Abandoning his book, Varian rushed down the passages, praying he was not too late to avert whatever disaster he had begun. A powerful wind came from nowhere, howling down the dark corridors and tugging with icy fingers at his clothing and hair. Wall torches were extinguished, but he knew the way even in the dark. The gale grew stronger as he approached the Green Chamber, and flashing light appeared ahead. Reaching his destination, he found himself in the eye of a storm. A hurricane swirled in the center of the room. Walls, floor, and ceiling were bathed in blinding light.
Squinting against the glare, he took in the scene before him. The grate lay open. The black-armored knight had ascended from his prison and hovered, suspended, at the heart of the whirlwind. Explosions of green light flashed like shards of lightning around him, currents crackling up and down his suit of armor. His helmeted head was thrown back in agony or ecstasy, and sparks sprayed from his gauntleted fingertips.

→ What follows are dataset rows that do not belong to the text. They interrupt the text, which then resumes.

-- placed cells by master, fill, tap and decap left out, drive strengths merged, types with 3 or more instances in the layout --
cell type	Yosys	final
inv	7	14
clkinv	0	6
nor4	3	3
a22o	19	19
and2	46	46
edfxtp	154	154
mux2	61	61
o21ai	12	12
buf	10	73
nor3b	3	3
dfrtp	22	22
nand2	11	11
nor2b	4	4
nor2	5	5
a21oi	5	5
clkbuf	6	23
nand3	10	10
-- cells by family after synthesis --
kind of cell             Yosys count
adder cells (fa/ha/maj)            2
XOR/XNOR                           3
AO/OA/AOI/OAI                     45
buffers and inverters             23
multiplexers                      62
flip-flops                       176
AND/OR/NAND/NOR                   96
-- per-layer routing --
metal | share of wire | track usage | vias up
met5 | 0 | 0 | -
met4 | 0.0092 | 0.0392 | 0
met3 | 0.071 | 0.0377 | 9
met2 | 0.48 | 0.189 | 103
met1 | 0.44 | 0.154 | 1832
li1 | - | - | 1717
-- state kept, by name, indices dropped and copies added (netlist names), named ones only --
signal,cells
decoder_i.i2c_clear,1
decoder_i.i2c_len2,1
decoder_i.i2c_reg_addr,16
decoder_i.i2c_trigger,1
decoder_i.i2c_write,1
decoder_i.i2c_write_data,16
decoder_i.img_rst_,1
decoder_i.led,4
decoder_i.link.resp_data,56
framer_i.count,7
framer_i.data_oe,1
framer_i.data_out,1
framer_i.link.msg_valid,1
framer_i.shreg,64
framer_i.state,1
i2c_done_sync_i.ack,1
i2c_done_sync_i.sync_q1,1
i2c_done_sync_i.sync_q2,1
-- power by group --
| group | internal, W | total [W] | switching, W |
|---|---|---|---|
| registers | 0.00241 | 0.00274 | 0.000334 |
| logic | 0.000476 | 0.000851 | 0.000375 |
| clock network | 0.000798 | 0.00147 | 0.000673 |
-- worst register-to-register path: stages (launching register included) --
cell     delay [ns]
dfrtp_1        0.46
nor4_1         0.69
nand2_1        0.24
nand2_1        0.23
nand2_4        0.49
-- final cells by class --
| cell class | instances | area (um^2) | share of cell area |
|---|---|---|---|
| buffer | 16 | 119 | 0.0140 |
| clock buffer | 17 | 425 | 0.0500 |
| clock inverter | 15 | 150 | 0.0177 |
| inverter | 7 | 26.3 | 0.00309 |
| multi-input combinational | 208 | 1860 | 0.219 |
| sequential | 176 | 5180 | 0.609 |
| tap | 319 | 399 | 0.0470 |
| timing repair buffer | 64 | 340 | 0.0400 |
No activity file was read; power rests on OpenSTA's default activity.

Then the wind stilled abruptly. The blinding streaks of light faded to an eerie glow. And the black knight’s massive boots hit the floor with a boom so loud the tiles cracked and the stone shook.
Varian was almost thrown from his feet. He watched, breathless, as the winged helm turned, surveying the room. He couldn’t see the skeletal face within the black helmet, only the fiery eyes glowing like coals within. The dark knight’s shadow loomed large across the walls. He hadn’t seemed so big when down in his tomb.

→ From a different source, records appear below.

--- src/issue_stage.sv ---
/* issue stage top */

`timescale 1ns/1ps

module issue_stage
    import issue_pkg::*;
(
    input  logic                CLK,
    input  logic                nRST,
    input  logic                disp_valid,
    output logic                disp_ready,
    input  fu_e                 disp_fu,
    input  op_e                 disp_op,
    input  logic [REG_W-1:0]    disp_rs1,
    input  logic [REG_W-1:0]    disp_rs2,
    input  logic [REG_W-1:0]    disp_rd,
    input  logic [WORD_W-1:0]   disp_imm,
    input  logic [TAG_W-1:0]    disp_t1,
    input  logic [TAG_W-1:0]    disp_t2,
    input  logic [TAG_W-1:0]    disp_t3,
    input  logic [MREG_W-1:0]   disp_md,
    input  logic [MREG_W-1:0]   disp_ms1,
    input  logic [MREG_W-1:0]   disp_ms2,
    input  logic [MREG_W-1:0]   disp_ms3,
    input  logic                wb_valid,
    input  fu_e                 wb_fu,
    input  logic [REG_W-1:0]    wb_reg,
    input  logic [WORD_W-1:0]   wb_data,
    input  logic [NUM_ROWS-1:0] fu_done,
    output logic                iss_valid,
    input  logic                iss_ready,
    output fu_e                 iss_fu,
    output op_e                 iss_op,
    output logic [REG_W-1:0]    iss_rd,
    output logic [WORD_W-1:0]   iss_rdat1,
    output logic [WORD_W-1:0]   iss_rdat2,
    output logic [WORD_W-1:0]   iss_imm,
    output logic [MREG_W-1:0]   iss_md,
    output logic [MREG_W-1:0]   iss_ms1,
    output logic [MREG_W-1:0]   iss_ms2,
    output logic [MREG_W-1:0]   iss_ms3
);

    logic                             scal_disp_ready, mat_disp_ready, disp_fire;
    logic [NUM_ROWS-1:0]              grant;
    logic [NUM_SROWS-1:0]             scal_req;
    logic [NUM_MROWS-1:0]             mat_req;
    logic [NUM_SROWS-1:0][AGE_W-1:0]  scal_age;
    logic [NUM_MROWS-1:0][AGE_W-1:0]  mat_age;
    op_e  [NUM_SROWS-1:0]             scal_op;
    op_e  [NUM_MROWS-1:0]             mat_op;
    logic [NUM_SROWS-1:0][REG_W-1:0]  scal_rs1, scal_rs2, scal_rd;
    logic [NUM_SROWS-1:0][WORD_W-1:0] scal_imm;
    logic [REG_W-1:0]                 mls_rs1, mls_rs2, rsel1, rsel2;
    logic [WORD_W-1:0]                mls_imm, rdat1, rdat2;
    logic [MREG_W-1:0]                gemm_md, gemm_ms1, gemm_ms2, gemm_ms3;

    // each table answers only for its own rows
    assign disp_ready = scal_disp_ready | mat_disp_ready;
    assign disp_fire  = disp_valid & disp_ready;

    fust_scalar u_fust_scalar (
        .CLK, .nRST, .disp_fire, .disp_fu, .disp_op, .disp_rs1, .disp_rs2, .disp_rd,
        .disp_imm, .disp_t1, .disp_t2, .wb_valid, .wb_fu,
        .fu_done(fu_done[NUM_SROWS-1:0]), .grant(grant[NUM_SROWS-1:0]),
        .scal_disp_ready, .row_req(scal_req), .row_age(scal_age), .row_op(scal_op),
        .row_rs1(scal_rs1), .row_rs2(scal_rs2), .row_rd(scal_rd), .row_imm(scal_imm)
    );

    fust_matrix u_fust_matrix (
        .CLK, .nRST, .disp_fire, .disp_fu, .disp_op, .disp_rs1, .disp_rs2, .disp_imm,
        .disp_t1, .disp_t2, .disp_t3, .disp_md, .disp_ms1, .disp_ms2, .disp_ms3,
        .wb_valid, .wb_fu,
        .fu_done(fu_done[NUM_ROWS-1:NUM_SROWS]), .grant(grant[NUM_ROWS-1:NUM_SROWS]),
        .mat_disp_ready, .row_req(mat_req), .row_age(mat_age), .row_op(mat_op),
        .mls_rs1, .mls_rs2, .mls_imm, .gemm_md, .gemm_ms1, .gemm_ms2, .gemm_ms3
    );

    issue_select u_issue_select (
        .CLK, .nRST, .row_req({mat_req, scal_req}), .row_age({mat_age, scal_age}),
        .scal_op, .scal_rs1, .scal_rs2, .scal_rd, .scal_imm, .mat_op,
        .mls_rs1, .mls_rs2, .mls_imm, .gemm_md, .gemm_ms1, .gemm_ms2, .gemm_ms3,
        .rdat1, .rdat2, .iss_ready, .grant, .rsel1, .rsel2,
        .iss_valid, .iss_fu, .iss_op, .iss_rd, .iss_rdat1, .iss_rdat2, .iss_imm,
        .iss_md, .iss_ms1, .iss_ms2, .iss_ms3
    );

    regfile u_regfile (
        .CLK, .nRST, .wen(wb_valid), .wsel(wb_reg), .wdata(wb_data),
        .rsel1, .rsel2, .rdat1, .rdat2
    );

endmodule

Varian’s heart almost leapt out of his chest when those glowing eyes settled on him and a terrifying voice thundered, “Who unleashes the spark? Who frees the Raven King of Earth Realm, the bringer of sorrows, the doomer of worlds?”
Varian trembled like a rodent under the scrutiny of a hawk. His voice shook as he confessed in a small voice, “T-that would be m-me, Varian Nakul, the c-custodian of this crypt.”
The dark knight’s response was unexpected. “For your service, you shall be rewarded,” he rumbled. “All of Earth Realm shall know your name and shall call you its destroyer.”
Varian swallowed, throat suddenly dry as parchment. “I-I would prefer n-not to take the credit. My part was really very s-small. Only an accident.”
The dark knight’s eyes burned into him. Varian imagined them scorching through his flesh and bone, boring into his very heart. Clutching the medallion around his neck, the one bearing the symbol of the First Couple, Varian prayed for strength.
“You are no follower of mine, Varian Nakul,” the dark knight observed. “But you will be. Bow to me now, servant. It has been long since I have felt the adoration of mortals.”
Varian blanched. “You are u-undoubtedly a powerful s-sorcerer, Mighty One,” he said, struggling to find his courage. “But I bow to none but the First Father and First Mother.”
The dark knight’s eyes blazed so intensely Varian felt their heat on his skin. Sweat broke out on his upper lip.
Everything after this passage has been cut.